*ASSIGNED TASK*: Which lines of the data hold the word "less"? Copy all of them.

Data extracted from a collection

`config.mk`:
```
export PLATFORM = sky130hd
export DESIGN_NAME = mazf_top
export DESIGN_NICKNAME = d
export VERILOG_FILES = /design/src/verilog/mazf_pkg.sv /design/src/verilog/mazf_sample_buf.sv /design/src/verilog/mazf_top.sv /design/src/verilog/mazf_zone_det.sv
export SDC_FILE = /design/constraint.sdc
export NUM_CORES = 1
export LEC_CHECK = 0
export ABC_AREA = 1
export BUFFER_PORTS_ARGS = -buffer_cell sky130_fd_sc_hd__buf_2
export CELL_PAD_IN_SITES_DETAIL_PLACEMENT = 0
export CELL_PAD_IN_SITES_GLOBAL_PLACEMENT = 1
export CORE_MARGIN = 3
export CORE_UTILIZATION = 29
export DETAILED_ROUTE_END_ITERATION = 6
export PLACE_DENSITY_LB_ADDON = 0.12
export SYNTH_ARGS = -nofsm -noshare
export SYNTH_HDL_FRONTEND = slang
export SYNTH_HIERARCHICAL = 1
export SYNTH_SLANG_ARGS = --single-unit
```
`constraint.sdc`:
```
create_clock -name core_clk -period 2.8 [get_ports core_clk]
set_clock_uncertainty 0.05 [all_clocks]
set_input_delay 0.28 -clock core_clk [delete_from_list [all_inputs] [get_ports core_clk]]
set_output_delay 0.28 -clock core_clk [all_outputs]
set_load 0.005 [all_outputs]
```
`src/verilog/mazf_pkg.sv`:
```
// Package: constants, register map and state codes of the median/average zone filter
package mazf_pkg;

  // ==========================================================================
  // Widths and sizes
  localparam int unsigned DATA_W  = 12;
  localparam int unsigned DEPTH   = 16;
  localparam int unsigned ADDR_W  = 4;
  localparam int unsigned CNT_W   = 5;
  localparam int unsigned SUM_W   = 17;
  localparam int unsigned NZONE   = 3;

  // ==========================================================================
  // Channel codes from the converter sequencer
  localparam logic [2:0] CH_X     = 3'h0;
  localparam logic [2:0] CH_Y     = 3'h1;
  localparam logic [2:0] CH_Z1    = 3'h2;
  localparam logic [2:0] CH_Z2    = 3'h3;
  localparam logic [2:0] CH_AUX   = 3'h4;
  localparam logic [2:0] CH_TSNGL = 3'h5;
  localparam logic [2:0] CH_TDIFF = 3'h6;

  // ==========================================================================
  // Filter size tables, indexed by the two-bit codes
  localparam logic [3:0][4:0] AVG_N   = {5'h10, 5'h08, 5'h04, 5'h01};
  localparam logic [3:0][2:0] AVG_SH  = {3'h4, 3'h3, 3'h2, 3'h0};
  localparam logic [3:0][3:0] MED_MID = {4'h7, 4'h3, 4'h1, 4'h0};
  localparam logic [3:0][3:0] HALF_W  = {4'h0, 4'h3, 4'h1, 4'h0};
  localparam logic [3:0][2:0] COMB_SH = {3'h0, 3'h3, 3'h2, 3'h0};

  // ==========================================================================
  // Zone select codes
  localparam logic [1:0] ZONE_HIGH = 2'h0;
  localparam logic [1:0] ZONE_MID  = 2'h1;
  localparam logic [1:0] ZONE_LOW  = 2'h2;

  // ==========================================================================
  // Register byte offsets
  localparam logic [5:0] OFS_CFG      = 6'h00;
  localparam logic [5:0] OFS_ZONE     = 6'h04;
  localparam logic [5:0] OFS_STATUS   = 6'h08;
  localparam logic [5:0] OFS_RESULT   = 6'h0C;
  localparam logic [5:0] OFS_THR_BASE = 6'h10;
  localparam logic [5:0] OFS_THR_LAST = 6'h24;
  localparam logic [5:0] THR_STRIDE   = 6'h08;
  localparam logic [5:0] THR_HI_OFS   = 6'h04;

  // ==========================================================================
  // Reset values
  localparam logic [3:0]        CFG_RST    = 4'h0;
  localparam logic [8:0]        ZONE_RST   = 9'h000;
  localparam logic [DATA_W-1:0] THR_LO_RST = 12'h000;
  localparam logic [DATA_W-1:0] THR_HI_RST = 12'hFFF;

  // ==========================================================================
  // Sequencer states, one-hot
  typedef enum logic [4:0] {
    ST_IDLE = 5'b00001,
    ST_PIV  = 5'b00010,
    ST_PLD  = 5'b00100,
    ST_CMP  = 5'b01000,
    ST_ACC  = 5'b10000
  } mazf_state_e;

  // Merge a bus write into an old value under byte enables
  function automatic logic [31:0] mazf_be_merge(input logic [31:0] old_v,
                                                input logic [31:0] new_v,
                                                input logic [3:0]  be);
    logic [31:0] r;
    r = old_v;
    for (int b = 0; b < 4; b++) begin
      if (be[b]) begin
        r[b*8 +: 8] = new_v[b*8 +: 8];
      end
    end
    return r;
  endfunction : mazf_be_merge

endpackage : mazf_pkg

```
`src/verilog/mazf_sample_buf.sv`:
```
// Sample buffer: one write port, one registered read port
`timescale 1ns/1ps
module mazf_sample_buf
  import mazf_pkg::*;
(
  input  wire logic                core_clk, // Clock
  input  wire logic                wr_en,    // Write strobe
  input  wire logic [ADDR_W-1:0]   wr_addr,  // Write index
  input  wire logic [DATA_W-1:0]   wr_data,  // Write value
  input  wire logic [ADDR_W-1:0]   rd_addr,  // Read index
  output logic      [DATA_W-1:0]   rd_data   // Read value, one cycle later
);
  logic [DATA_W-1:0] mem [DEPTH];

  always_ff @(posedge core_clk) begin
    if (wr_en) begin
      mem[wr_addr] <= wr_data;
    end
  end

  always_ff @(posedge core_clk) begin
    rd_data <= mem[rd_addr];
  end
endmodule : mazf_sample_buf

```
`src/verilog/mazf_top.sv`:
```
// Median/average filter with zone detection and Avalon-MM register slave
// Notes on behaviour
// - Each result is filtered first, then the filtered value goes to zone detection.
// - Filter acts as median only, average only, or median then average.
// - The N collected results are ordered by value before selection.
// - Median size one and window one pass the single result unchanged.
// - Median one, window above one: average W results, N equals W.
// - Median above one, window one: output middle of M sorted results.
// - Both above one: average middle W of M, median counted twice.
// - Median code 00/01/10/11 selects M of 1, 3, 7, 15.
// - With M one, window code selects W of 1, 4, 8, 16.
// - With M above one, codes select W 1, 3, 7, and W below M.
// - Any invalid combination falls back to median only at programmed size.
// - The filter applies to every input: touch, both temperatures, auxiliary.
// - Zone detector keeps results meeting two-threshold condition and alerts.
// - Zones: at or above high, strictly between, at or below low.
// - Auxiliary and both temperatures have own thresholds and own enables.
// - Touch coordinate results never undergo zone comparison.
// - A zone hit drives the alert pin low and sets its ready flag.
`timescale 1ns/1ps
module mazf_top
  import mazf_pkg::*;
(
  input  wire logic                        core_clk,                   // 25 MHz clock
  input  wire logic                        rst_n,                      // Sync reset, low
  input  wire logic [5:0]                  avs_address,                // Byte address
  input  wire logic                        avs_read,                   // Read request
  input  wire logic                        avs_write,                  // Write request
  input  wire logic [31:0]                 avs_writedata,              // Write data
  input  wire logic [3:0]                  avs_byteenable,             // Byte lanes
  output logic      [31:0]                 avs_readdata,               // Read data
  output logic                             avs_waitrequest,            // Wait
  input  wire logic                        smp_valid,                  // Sample offered
  input  wire logic [mazf_pkg::DATA_W-1:0] smp_data,                   // Sample value
  input  wire logic [2:0]                  smp_chan,                   // Sample channel
  output logic                             smp_ready,                  // Sample taken
  output logic                             res_valid,                  // Result pulse
  output logic      [mazf_pkg::DATA_W-1:0] res_data,                   // Filtered result
  output logic      [2:0]                  res_chan,                   // Result channel
  output logic                             touch_or_ready_alert_pin_n  // Alert, low
);
  import mazf_pkg::*;

  // ==========================================================================
  // Registers and state
  logic [1:0]              median_size, window_size;
  logic [NZONE-1:0]        zone_en;
  logic [NZONE-1:0][1:0]   zone_sel;
  logic [DATA_W-1:0]       thr_lo [NZONE];
  logic [DATA_W-1:0]       thr_hi [NZONE];
  logic [NZONE-1:0]        result_ready_flag;
  mazf_state_e             state;
  logic [CNT_W-1:0]        cnt;
  logic [CNT_W-1:0]        idx_i, idx_j;
  logic [3:0]              rank;
  logic [DATA_W-1:0]       pivot;
  logic [SUM_W-1:0]        sum;
  logic [2:0]              burst_chan;
  logic [CNT_W-1:0]        eff_n;
  logic [3:0]              eff_lo, eff_hi, eff_mid;
  logic                    eff_dbl;
  logic [2:0]              eff_sh;
  logic                    out_go;
  logic [DATA_W-1:0]       first_smp;
  // ==========================================================================
  // Effective filter configuration from the size codes
  logic [CNT_W-1:0] next_n;
  logic [3:0]       next_lo, next_hi, next_mid;
  logic             next_dbl;
  logic [2:0]       next_sh;
  always_comb begin
    next_mid = MED_MID[median_size];
    next_dbl = 1'b0;
    next_sh  = 3'h0;
    if (median_size == 2'h0) begin
      next_n  = AVG_N[window_size];
      next_lo = 4'h0;
      next_hi = 4'(next_n - 5'h01);
      next_sh = AVG_SH[window_size];
    end else begin
      next_n  = {next_mid, 1'b1};
      next_lo = next_mid;
      next_hi = next_mid;
      if (window_size != 2'h0 && window_size < median_size) begin
        next_lo  = next_mid - HALF_W[window_size];
        next_hi  = next_mid + HALF_W[window_size];
        next_dbl = 1'b1;
        next_sh  = COMB_SH[window_size];
      end
    end
  end
  // ==========================================================================
  // Sample buffer
  logic              accept, last_smp, less;
  logic [CNT_W-1:0]  n_cur;
  logic [ADDR_W-1:0] rd_addr;
  logic [DATA_W-1:0] rd_data;
  assign accept   = (state == ST_IDLE) && smp_valid && smp_ready;
  assign n_cur    = (cnt == 5'h00) ? next_n : eff_n;
  assign last_smp = (5'(cnt + 5'h01) == n_cur);
  assign rd_addr  = (state == ST_PIV) ? idx_i[ADDR_W-1:0] : idx_j[ADDR_W-1:0];
  // Ties break on index, so equal samples get distinct ranks
  assign less     = (rd_data < pivot) || ((rd_data == pivot) &&
                    (5'(idx_j - 5'h01) < idx_i));
  mazf_sample_buf u_buf (
    .core_clk (core_clk),
    .wr_en    (accept),
    .wr_addr  (cnt[ADDR_W-1:0]),
    .wr_data  (smp_data),
    .rd_addr  (rd_addr),
    .rd_data  (rd_data)
  );
  // Latch the configuration at the first sample of each burst
  always_ff @(posedge core_clk) begin
    if (!rst_n) begin
      eff_n      <= 5'h01;
      eff_lo     <= 4'h0;
      eff_hi     <= 4'h0;
      eff_mid    <= 4'h0;
      eff_dbl    <= 1'b0;
      eff_sh     <= 3'h0;
      burst_chan <= CH_X;
      first_smp  <= 12'h000;
    end else if (accept && cnt == 5'h00) begin
      eff_n      <= next_n;
      eff_lo     <= next_lo;
      eff_hi     <= next_hi;
      eff_mid    <= next_mid;
      eff_dbl    <= next_dbl;
      eff_sh     <= next_sh;
      burst_chan <= smp_chan;
      first_smp  <= smp_data;
    end
  end
  // ==========================================================================
  // Rank each sample against all others, accumulate the selected ranks
  always_ff @(posedge core_clk) begin
    if (!rst_n) begin
      state     <= ST_IDLE;
      cnt       <= 5'h00;
      idx_i     <= 5'h00;
      idx_j     <= 5'h00;
      rank      <= 4'h0;
      pivot     <= 12'h000;
      sum       <= 17'h0_0000;
      smp_ready <= 1'b0;
      out_go    <= 1'b0;
    end else begin
      out_go <= 1'b0;
      case (state)
        ST_IDLE: begin
          smp_ready <= 1'b1;
          if (accept) begin
            cnt <= 5'(cnt + 5'h01);
            if (last_smp) begin
              smp_ready <= 1'b0;
              idx_i     <= 5'h00;
              sum       <= 17'h0_0000;
              state     <= ST_PIV;
            end
          end
        end
        ST_PIV: begin
          idx_j <= 5'h00;
          state <= ST_PLD;
        end
        ST_PLD: begin
          pivot <= rd_data;
          rank  <= 4'h0;
          idx_j <= 5'h01;
          state <= ST_CMP;
        end
        ST_CMP: begin
          rank  <= 4'(rank + {3'h0, less});
          idx_j <= 5'(idx_j + 5'h01);
          if (idx_j == eff_n) begin
            state <= ST_ACC;
          end
        end
        ST_ACC: begin
          if (rank >= eff_lo && rank <= eff_hi) begin
            if (eff_dbl && rank == eff_mid) begin
              sum <= 17'(sum + {pivot, 1'b0});
            end else begin
              sum <= 17'(sum + {5'h00, pivot});
            end
          end
          if (idx_i == 5'(eff_n - 5'h01)) begin
            cnt       <= 5'h00;
            out_go    <= 1'b1;
            smp_ready <= 1'b1;
            state     <= ST_IDLE;
          end else begin
            idx_i <= 5'(idx_i + 5'h01);
            state <= ST_PIV;
          end
        end
        default: begin
          state <= ST_IDLE;
        end
      endcase
    end
  end
  // ==========================================================================
  // Result, zone detection and alert
  logic [DATA_W-1:0] filt;
  logic [NZONE-1:0]  hit, flag_set, flag_clr, next_flag;
  assign filt = DATA_W'(sum >> eff_sh);
  generate
    for (genvar k = 0; k < NZONE; k++) begin : g_zone
      mazf_zone_det u_zone (
        .value  (filt),
        .thr_lo (thr_lo[k]),
        .thr_hi (thr_hi[k]),
        .zone   (zone_sel[k]),
        .hit    (hit[k])
      );
      // Touch channels never match a zone index
      assign flag_set[k] = out_go && zone_en[k] && hit[k] &&
                           (burst_chan == 3'(CH_AUX + k));
      always_ff @(posedge core_clk) begin
        if (!rst_n) begin
          thr_lo[k] <= THR_LO_RST;
          thr_hi[k] <= THR_HI_RST;
        end else if (avs_write && !avs_waitrequest) begin
          if (avs_address == 6'(OFS_THR_BASE + k * THR_STRIDE)) begin
            thr_lo[k] <= DATA_W'(mazf_be_merge({20'h0_0000, thr_lo[k]},
                                               avs_writedata, avs_byteenable));
          end else if (avs_address == 6'(OFS_THR_BASE + k * THR_STRIDE + THR_HI_OFS)) begin
            thr_hi[k] <= DATA_W'(mazf_be_merge({20'h0_0000, thr_hi[k]},
                                               avs_writedata, avs_byteenable));
          end
        end
      end
    end
  endgenerate
  always_ff @(posedge core_clk) begin
    if (!rst_n) begin
      res_valid <= 1'b0;
      res_data  <= 12'h000;
      res_chan  <= CH_X;
    end else begin
      res_valid <= out_go;
      if (out_go) begin
        res_data <= filt;
        res_chan <= burst_chan;
      end
    end
  end
  // A new hit wins over a simultaneous write-one-to-clear
  assign flag_clr  = (avs_write && !avs_waitrequest && avs_address == OFS_STATUS &&
                      avs_byteenable[0]) ? avs_writedata[NZONE-1:0] : 3'h0;
  assign next_flag = (result_ready_flag & ~flag_clr) | flag_set;
  always_ff @(posedge core_clk) begin
    if (!rst_n) begin
      result_ready_flag          <= 3'h0;
      touch_or_ready_alert_pin_n <= 1'b1;
    end else begin
      result_ready_flag          <= next_flag;
      touch_or_ready_alert_pin_n <= ~|next_flag;
    end
  end
  // ==========================================================================
  // Avalon-MM slave: one wait cycle, then the answer
  logic [31:0] rd_mux;
  logic [5:0]  thr_ofs;
  logic [1:0]  thr_idx;
  assign thr_ofs = 6'(avs_address - OFS_THR_BASE);
  assign thr_idx = thr_ofs[4:3];
  always_comb begin
    if (avs_address == OFS_CFG) begin
      rd_mux = {28'h000_0000, median_size, window_size};
    end else if (avs_address == OFS_ZONE) begin
      rd_mux = {22'h00_0000, zone_sel, 1'b0, zone_en};
    end else if (avs_address == OFS_STATUS) begin
      rd_mux = {28'h000_0000, state != ST_IDLE, result_ready_flag};
    end else if (avs_address == OFS_RESULT) begin
      rd_mux = {17'h0_0000, res_chan, 12'(res_data)};
    end else if (avs_address >= OFS_THR_BASE && avs_address <= OFS_THR_LAST &&
                 avs_address[1:0] == 2'h0) begin
      rd_mux = {20'h0_0000, thr_ofs[2] ? thr_hi[thr_idx] : thr_lo[thr_idx]};
    end else begin
      rd_mux = 32'h0000_0000;
    end
  end
  always_ff @(posedge core_clk) begin
    if (!rst_n) begin
      avs_waitrequest <= 1'b1;
      avs_readdata    <= 32'h0000_0000;
    end else begin
      avs_waitrequest <= !((avs_read || avs_write) && avs_waitrequest);
      if (avs_read && avs_waitrequest) begin
        avs_readdata <= rd_mux;
      end
    end
  end
  always_ff @(posedge core_clk) begin
    if (!rst_n) begin
      median_size <= CFG_RST[3:2];
      window_size <= CFG_RST[1:0];
      zone_en     <= ZONE_RST[2:0];
      zone_sel    <= ZONE_RST[8:3];
    end else if (avs_write && !avs_waitrequest && avs_byteenable[0]) begin
      if (avs_address == OFS_CFG) begin
        median_size <= avs_writedata[3:2];
        window_size <= avs_writedata[1:0];
      end else if (avs_address == OFS_ZONE) begin
        zone_en     <= avs_writedata[2:0];
        zone_sel    <= {avs_writedata[9:8], avs_writedata[7:6], avs_writedata[5:4]};
      end
    end
  end
endmodule : mazf_top

```
`src/verilog/mazf_zone_det.sv`:
```
// Zone comparator for one thresholded channel
`timescale 1ns/1ps
module mazf_zone_det
  import mazf_pkg::*;
(
  input  wire logic [DATA_W-1:0] value,  // Filtered result
  input  wire logic [DATA_W-1:0] thr_lo, // Low threshold
  input  wire logic [DATA_W-1:0] thr_hi, // High threshold
  input  wire logic [1:0]        zone,   // Zone select
  output logic                   hit     // Result lies in the zone
);
  always_comb begin
    case (zone)
      ZONE_HIGH: hit = (value >= thr_hi);
      ZONE_MID:  hit = (value > thr_lo) && (value < thr_hi);
      ZONE_LOW:  hit = (value <= thr_lo);
      default:   hit = 1'b0;
    endcase
  end
endmodule : mazf_zone_det
```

*TASK SOLUTION*:
  logic              accept, last_smp, less;
  assign less     = (rd_data < pivot) || ((rd_data == pivot) &&
          rank  <= 4'(rank + {3'h0, less});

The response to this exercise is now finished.